• _WHAT THE TASK REQUIRES_
What lines in the listing below hold the string "mode"? Please copy them out.

• _PROVIDED ENTRIES_
This is an optimization exercise on Yosys and OpenROAD, whose aim is small area, not a production implementation. RTL that was checked went through simulation tests only; none was proved equivalent to the original.

==> inputs of run a <==
## ffm_servo_mixer
module ffm_servo_mixer (
    input  wire        clk,
    input  wire        rst,
    input  wire        rx_valid,
    input  wire [7:0]  rx_data,
    output wire [11:0] duty0,
    output wire [11:0] duty1,
    output wire [11:0] duty2,
    output wire [11:0] duty3,
    output wire [11:0] duty4,
    output wire [11:0] duty5,
    output wire [11:0] duty6,
    output wire [2:0]  dout,
    output wire [1:0]  drive_sel,
    output wire        kick
);
clock: 20.0 ns
lec_check: 0
abc_area: 1
cap_margin: 20
core_margin: 2
core_utilization: 40
slew_margin: 20
run.sh (not shown) runs the stock make flow with config.mk's settings and CLKGATE_MAP_FILE= SYNTH_SCRIPT=/design/flow/synth_recipe.tcl, a recipe that flattens the netlist after the stock synthesis.
==> run b (differences from run a) <==
--- a/flow/design.v
+++ b/flow/design.v
@@ -62,70 +62,75 @@
     wire        trl    = odd && (pair == 4'd14);
     wire        ck_ok  = (acc[7:0] == 8'd0) && (acc[15:8] == rx_data);
     wire m0 = (mode == 2'd0);
     wire m1 = (mode == 2'd1);
     wire m2 = (mode == 2'd2);
     wire s_duty = busy && (j == 5'd0 || j == 5'd2 || j == 5'd4);
     wire s_tp0  = busy && (j == 5'd1);
     wire s_tpa  = busy && (j == 5'd3 || j == 5'd5);
-    wire s_ev   = busy && (j == 5'd6 || j == 5'd13 || j == 5'd20 || j == 5'd23);
-    wire s_j7   = busy && (j == 5'd7);
-    wire s_j14  = busy && (j == 5'd14);
-    wire s_add  = busy && ((j == 5'd11 && m2) || (j == 5'd12 && m1));
-    wire s_sub  = busy && ((j == 5'd18 && m2) || (j == 5'd19 && m1));
-    wire s_raw  = busy && ((j == 5'd15 && m0) || j == 5'd22);
-    wire s_last = busy && (j == 5'd23);
-    wire rot    = busy && !(j == 5'd0 || j == 5'd2 || j == 5'd4 || j == 5'd6 || j == 5'd13);
-    wire pump   = busy && (j == 5'd6);
+    wire s_cmp  = busy && (j == 5'd6 || j == 5'd14 || j == 5'd22 || j == 5'd26);
+    wire s_wr   = busy && (j == 5'd7 || j == 5'd15 || j == 5'd23 || j == 5'd27);
+    wire s_j8   = busy && (j == 5'd8);
+    wire s_j16  = busy && (j == 5'd16);
+    wire s_add  = busy && ((j == 5'd12 && m2) || (j == 5'd13 && m1));
+    wire s_sub  = busy && ((j == 5'd20 && m2) || (j == 5'd21 && m1));
+    wire s_raw  = busy && ((j == 5'd17 && m0) || j == 5'd25);
+    wire s_last = busy && (j == 5'd27);
+    wire rot    = busy && !(j == 5'd0 || j == 5'd2 || j == 5'd4 || j == 5'd6 || j == 5'd7 ||
+                            j == 5'd14 || j == 5'd15 || j == 5'd22);
+    wire pump   = busy && (j == 5'd6 || j == 5'd7);
     wire act    = (j[2:1] == 2'd0) ? 1'b1 : (j[2:1] == 2'd1) ? !m2 : !m1;
     wire        ngs  = ult(w0, 1500);
     wire        vbig = ult(w0, 1351) || !ult(w0, 1650);
     wire        dead = !ult(w0, 1451) && ult(w0, 1550);
     wire [12:0] vk   = ngs ? (vbig ? 13'd1400 : 13'd1452) : (vbig ? -13'd1600 : -13'd1548);
     wire [15:0] vr   = radd({3'd0, vk}, {3'd0, {1'b0, w0} ^ {13{ngs}}}, ngs);
     wire [11:0] cv   = dead ? 12'd0 : vbig ? vr[11:0] : {1'b0, vr[11:1]};
     wire [11:0] cvd  = (ult(w0, 901) || !ult(w0, 2100)) ? 12'd500 : cv;
     wire [15:0] sx   = pump ? {2'b00, q0} : {{2{q0[13]}}, q0};
+    reg         r_use_t, r_dn;
     reg  [15:0] a_op, x_op;
     reg         neg;
     always @* begin
         a_op = acc; x_op = 16'd0; neg = 1'b0;
         if (!busy) begin
             x_op = {8'd0, rx_data}; neg = 1'b1;
         end else if (s_duty) begin
             a_op = 16'd1500; x_op = act ? {4'd0, cvd} : 16'd0; neg = ngs && act;
         end else if (s_tp0) begin
             a_op = 16'd1560; x_op = {4'd0, cv};
         end else if (s_tpa) begin
             x_op = act ? {4'd0, cv} : 16'd0;
-        end else if (s_ev) begin
+        end else if (s_cmp) begin
             x_op = sx; neg = 1'b1;
-        end else if (s_j7) begin
+        end else if (s_wr) begin
+            if (!r_use_t) begin
+                a_op = r_dn ? (pump ? -16'd20 : -16'd10) : (pump ? 16'd20 : 16'd10);
+                x_op = sx;
+            end
+        end else if (s_j8) begin
             a_op = m0 ? 16'd0 : -16'd1500; x_op = {4'd0, w0};
-        end else if (s_j14) begin
+        end else if (s_j16) begin
             a_op = 16'd1500; x_op = {4'd0, w0};
         end else if (s_raw) begin
             a_op = 16'd0; x_op = {4'd0, w0};
         end else if (s_add) begin
             x_op = {4'd0, w0};
         end else if (s_sub) begin
             x_op = {4'd0, w0}; neg = 1'b1;
         end
     end
     wire [15:0] sum = radd(a_op, x_op ^ {16{neg}}, neg);
     wire [15:0] t    = acc;
     wire [15:0] dif  = sum;
-        wire               snap = (pump ? (slt(1540, t) && slt(t, 1580) && (slt(1810, sx) || slt(sx, 1310)))
-                                    : (slt(1480, t) && slt(t, 1520) && (slt(1750, sx) || slt(sx, 1250))));
-    wire               up   = pump ? slt(20, dif) : slt(10, dif);
-    wire               dn   = pump ? slt(dif, -16'sd20) : slt(dif, -16'sd10);
-    wire [15:0]        stx  = up ? (pump ? 16'd20 : 16'd10) : (pump ? -16'd20 : -16'd10);
-    wire [15:0]        qs   = radd({2'b00, q0}, stx, 1'b0);
-    wire [13:0]        rnx  = (snap || !(up || dn)) ? acc[13:0] : qs[13:0];
+    wire        snap = (pump ? (slt(1540, t) && slt(t, 1580) && (slt(1810, sx) || slt(sx, 1310)))
+                             : (slt(1480, t) && slt(t, 1520) && (slt(1750, sx) || slt(sx, 1250))));
+    wire        up   = pump ? slt(20, dif) : slt(10, dif);
+    wire        dn   = pump ? slt(dif, -16'sd20) : slt(dif, -16'sd10);
     always @(posedge clk) begin
         if (rst) begin
             prev   <= 8'h00;
             sync   <= 1'b0;
             n      <= 5'd0;
             q0     <= 14'd1560;
             q1     <= 14'd1500;
             q2     <= 14'd1500;
@@ -141,20 +146,24 @@
             if (busy) begin
                 n <= s_last ? 5'd0 : n1;
                 if (rot) begin
                     w0 <= w1; w1 <= w2; w2 <= w3; w3 <= w4; w4 <= w5; w5 <= w0;
                 end
                 if (s_duty) begin
                     p0 <= p1; p1 <= p2; p2 <= sum[10:0];
                 end
-                if (s_tp0 || s_tpa || s_j7 || s_j14 || s_raw || s_add || s_sub)
+                if (s_tp0 || s_tpa || s_j8 || s_j16 || s_raw || s_add || s_sub)
                     acc <= sum;
-                if (s_ev) begin
-                    q0 <= q1; q1 <= q2; q2 <= q3; q3 <= rnx;
+                if (s_cmp) begin
+                    r_use_t <= snap || !(up || dn);
+                    r_dn    <= dn;
+                end
+                if (s_wr) begin
+                    q0 <= q1; q1 <= q2; q2 <= q3; q3 <= sum[13:0];
                 end
                 if (s_last) begin
                     sel_r <= mode;
                     dlo_r <= auxd;
                 end
             end else if (rx_valid) begin
                 prev <= rx_data;
                 if (hdr) begin
==> flow/flow/run.sh (new file) <==
#!/bin/bash
export BUFFER_PORTS_ARGS="-buffer_cell sky130_fd_sc_hd__buf_1"
export CTS_ARGS="-sink_clustering_enable -repair_clock_nets -buf_list sky130_fd_sc_hd__clkbuf_16 -sink_clustering_size 40 -dont_use_dummy_load"
bash standard.sh > standard_flow.log 2>&1
==> flow/standard.sh (new file) <==
#!/bin/bash
# synth_recipe.tcl (not shown) runs the flow's synth.tcl, then flattens the netlist and writes it again
# the make line also repeats each setting of config.mk as NAME=value (left out here)
make -C /OpenROAD-flow-scripts/flow DESIGN_CONFIG=/design/flow/config.mk WORK_HOME=/design/flow/orfs CLKGATE_MAP_FILE= SYNTH_SCRIPT=/design/flow/synth_recipe.tcl "${@:-finish}"
removed: flow/run.sh
==> comparison table <==
quantity	run b	run a
R2r worst-path depth	40	60
Placed Cells	1,735	1,717
WP buf/inv	7	5
Mean number of vias per cell	5.376	5.334
Status	timing/DRC/antenna clean	timing/DRC/antenna clean
Post-detail-place hpwl	22,790 µm	22,910 µm
Number of logic stages on the critical path including buffering	32	45
Share of the clock period used by the worst path after layout	0.4980	0.8079
Final routed wirelength across all metal layers	31,560 µm	31,550 µm
Area taken by multi-input logic gates	0.005095 mm²	0.005131 mm²
Endpoint of the lowest-slack register-to-register path	r_use_t	q3[13]
Non-Filler Cell Area, Final	0.01210 mm²	0.01261 mm²
Master of the slowest instance on the critical path	fa_1	clkdlybuf4s50_1
Flop-to-flop setup slack	10.38 ns	4.01 ns
Area taken by flip-flops and latches	0.004985 mm²	0.004925 mm²
Function not checked in run b: the RTL went through the layout flow alone.

static timing again, ports no longer ideal:
The results above use ideal ports. As a check the final layouts listed here were re-extracted and re-timed, cells and wires unchanged.
Step 1 sets driving cells, clkbuf_16 on the clock port and buf_2 on the other inputs (assumed; they add their load-dependent delay and slew).
Step 2 moves the port delays by t, midway between the first and last clock arrival at a register: inputs arrive t later, outputs are due t later. That takes back most of the time a late clock gives input paths.
a / b / c = ideal ports / drivers / drivers and shift; a / b = the first two.
| run | t, ns | slack for setup (ns) | worst setup path at the end | worst data-port slew with drivers (ns) | cell pins on the clock port's net |
|---|---|---|---|---|---|
| run a | 0.488 | 3.842 / 3.867 / 3.379 | input to register | 0.04 | 1 |
| run b | 0.553 | 10.040 / 10.070 / 9.517 | input to register | 0.04 | 1 |
After both steps setup and hold are still met in every run listed. The setup slack of run b, which loses most, moves by +0.030 ns with the drivers and by -0.523 ns with both steps.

• _RESULT FOR THIS EXERCISE_
     wire m0 = (mode == 2'd0);
     wire m1 = (mode == 2'd1);
     wire m2 = (mode == 2'd2);
                     sel_r <= mode;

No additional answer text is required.